Laurence Revey is close to nature, and enjoys walking barefoot through the forest. Serge Hoeltschi

Laurence Revey, an actress and singer living in canton Valais, has just released two albums sung in Switzerland's dying Patois dialect.

This content was published on April 19, 2002 - 08:40

Patois is only spoken by a handful of people, mainly older generations in Switzerland. The dialect, which does not have a written form, is used by many farmers.

Despite Patois' decline over the past two generations, Revey - who doesn't speak the language - decided to use it in her songs.

"It was the language I heard when I was a child, but that I couldn't understand" Revey told swissinfo during an interview in Sierre, in canton Valais. "Adults used it when they didn't want the children to understand."

"My wish was to say in Patois things which I couldn't express in French," Revey added. "The subjects of the songs are so intimate that I needed a language which can speak with the heart, and not with the intellect."

Rhythmic remixes

The first of Revey's two recent albums, called "Le Creux des Fées", or "Fairies Hollow", consists of bare, acoustic songs with dissonant voices and discreet rhythms. While some of Revey's songs are her own compositions, others stem from Swiss or French folk traditions.

"For the first album, I really wanted to go deeply in one direction," said Revey. "I wanted to work with something suspended in the air, ethereal; that's also why we recorded it in a church."

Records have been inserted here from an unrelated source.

### src/rtl/crr_pkg.sv
// shared constants, types and lookup functions of the controller report responder
`timescale 1ns / 1ps

package crr_pkg;

  // flash geometry and read clamp
  localparam int FLASH_BYTES    = 524288;
  localparam int FLASH_AW       = $clog2(FLASH_BYTES);
  localparam int MAX_READ_CHUNK = 29;

  // reply layout: flash data area runs from byte 20 to byte 48
  localparam int REPLY_LEN  = 49;
  localparam int DATA_FIRST = 20;
  localparam int DATA_DEPTH = REPLY_LEN - DATA_FIRST;
  localparam int DATA_AW    = $clog2(DATA_DEPTH);
  localparam int BODY_DEPTH = 5;

  // configuration register indexes
  localparam logic [1:0] CFG_DEVICE_KIND   = 2'd0;
  localparam logic [1:0] CFG_BATTERY_LEVEL = 2'd1;
  localparam logic [1:0] CFG_DEVICE_NUMBER = 2'd2;

  // subcommand codes
  localparam logic [7:0] SUB_DEV_INFO = 8'h02;
  localparam logic [7:0] SUB_SET_MODE = 8'h03;
  localparam logic [7:0] SUB_FLASH_RD = 8'h10;
  localparam logic [7:0] SUB_FLASH_WR = 8'h11;
  localparam logic [7:0] SUB_MODE_QRY = 8'h43;
  localparam logic [7:0] SUB_BATTERY  = 8'h50;

  // ack codes
  localparam logic [7:0] ACK_PLAIN  = 8'h80;
  localparam logic [7:0] ACK_DEV    = 8'h82;
  localparam logic [7:0] ACK_FLASH  = 8'h90;
  localparam logic [7:0] ACK_QUERY  = 8'hC0;
  localparam logic [7:0] ACK_BATT   = 8'hD0;

  // report ids and fixed values
  localparam logic [7:0] HDR_REPLY      = 8'h21;
  localparam logic [7:0] LEAD_OUT_REPORT = 8'h01;
  localparam logic [7:0] QRY_MATCH      = 8'h10;

  // command group from controller to datapath
  typedef struct packed {
    logic clear_step;
    logic wr_byte;
    logic finish;
    logic copy_step;
    logic rd_start;
    logic rd_next;
  } crr_cmd_t;

  // status group from datapath to controller
  typedef struct packed {
    logic clear_done;
    logic copy_needed;
    logic copy_done;
    logic stream_final;
  } crr_status_t;

  // battery percent to level code
  function automatic logic [3:0] level_nibble(logic [6:0] lvl);
    logic [3:0] r;
    if (lvl <= 7'd5) r = 4'd0;
    else if (lvl <= 7'd25) r = 4'd2;
    else if (lvl <= 7'd50) r = 4'd4;
    else if (lvl <= 7'd75) r = 4'd6;
    else r = 4'd8;
    return r;
  endfunction

  // battery percent to voltage code
  function automatic logic [15:0] level_volts(logic [6:0] lvl);
    logic [15:0] r;
    if (lvl <= 7'd5) r = 16'h0550;
    else if (lvl <= 7'd25) r = 16'h05B0;
    else if (lvl <= 7'd50) r = 16'h0600;
    else if (lvl <= 7'd75) r = 16'h0630;
    else r = 16'h0660;
    return r;
  endfunction

  // factory flash image, byte by address
  function automatic logic [7:0] factory_byte(logic [23:0] addr);
    logic [15:0] a;
    logic [7:0]  b;
    a = addr[15:0];
    b = 8'hFF;
    if (addr[23:16] == 8'd0) begin
      // zero-filled regions
      if ((a >= 16'h6000 && a <= 16'h600F) || (a >= 16'h6020 && a <= 16'h6037) ||
          (a >= 16'h6080 && a <= 16'h60A9)) begin
        b = 8'h00;
      end
      // serial text
      if (a >= 16'h6004 && a <= 16'h600E) b = 8'h30;
      case (a)
        16'h0000: b = 8'h01;
        16'h0001: b = 8'h08;
        16'h0002: b = 8'h00;
        16'h0003: b = 8'hF0;
        16'h0004: b = 8'h00;
        16'h0005: b = 8'h00;
        16'h0006: b = 8'h62;
        16'h0007: b = 8'h08;
        16'h0008: b = 8'hC0;
        16'h0009: b = 8'h5D;
        16'h000A: b = 8'h89;
        16'h000B: b = 8'hFD;
        16'h000C: b = 8'h04;
        16'h000D: b = 8'h00;
        16'h0012: b = 8'h40;
        16'h0013: b = 8'h06;
        16'h0015: b = 8'h01;
        16'h0016: b = 8'h10;
        16'h0017: b = 8'h00;
        16'h0018: b = 8'h00;
        16'h0019: b = 8'h00;
        16'h001A: b = 8'h02;
        16'h6001: b = 8'h53;
        16'h6002: b = 8'h49;
        16'h6003: b = 8'h4D;
        16'h600F: b = 8'h31;
        16'h6012: b = 8'h01;
        16'h6027: b = 8'h40;
        16'h6029: b = 8'h40;
        16'h602B: b = 8'h40;
        16'h6032: b = 8'h3B;
        16'h6033: b = 8'h34;
        16'h6034: b = 8'h3B;
        16'h6035: b = 8'h34;
        16'h6036: b = 8'h3B;
        16'h6037: b = 8'h34;
        // stick calibration
        16'h603D: b = 8'h00;
        16'h603E: b = 8'h06;
        16'h603F: b = 8'h60;
        16'h6040: b = 8'h00;
        16'h6041: b = 8'h08;
        16'h6042: b = 8'h80;
        16'h6043: b = 8'h00;
        16'h6044: b = 8'h06;
        16'h6045: b = 8'h60;
        16'h6046: b = 8'h00;
        16'h6047: b = 8'h08;
        16'h6048: b = 8'h80;
        16'h6049: b = 8'h00;
        16'h604A: b = 8'h06;
        16'h604B: b = 8'h60;
        16'h604C: b = 8'h00;
        16'h604D: b = 8'h06;
        16'h604E: b = 8'h60;
        // body colors
        16'h6050: b = 8'h00;
        16'h6051: b = 8'hC3;
        16'h6052: b = 8'hE3;
        16'h6053: b = 8'h00;
        16'h6054: b = 8'h1E;
        16'h6055: b = 8'h1E;
        16'h6056: b = 8'h00;
        16'h6057: b = 8'hC3;
        16'h6058: b = 8'hE3;
        16'h6059: b = 8'h00;
        16'h605A: b = 8'hC3;
        16'h605B: b = 8'hE3;
        // stick parameters
        16'h6087: b = 8'h01;
        16'h6088: b = 8'h10;
        16'h6089: b = 8'hAE;
        16'h608B: b = 8'h06;
        16'h608C: b = 8'h60;
        default: ;
      endcase
    end
    return b;
  endfunction

endpackage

The second album contains the same songs as "Fairies Hollow", but remixed by international artists such as London's Transglobal Underground and Switzerland's Mich Gerber. It has a more modern rhythmic approach, and relies heavily on samples and electronic beats.

"The idea was to give the material and really let the artists sign the work," Revey explained. "They had complete freedom to do what they wanted with my work."

Moving with a blindfold

Revey got involved with music in the early 90s, without any prior conception of music.

"I began to hear music in my mind, but I didn't know what to do with it, because I'd never learnt music," Revey said. "I then bought a four-track recorder, put voices together and started to make strange harmonies without having any idea of how to do this."

She first became aware of her artistic potential after meeting Pete Brown, who had been songwriter for Cream.

"Pete Brown once came to canton Valais, and told me I had something special to express and should start writing. Ever since, he's been kind of a mentor."

Revey then had two other significant encounters that led her to sing in Patois. Initially, she met a retired teacher who had spent his life trying to spread the word about that dialect, and really welcomed the idea of using it in contemporary songs.

She then met a former school friend - whom she hadn't seen for the previous 12 years. This fortuitous encounter sparked the "Fairies' Hollow" project.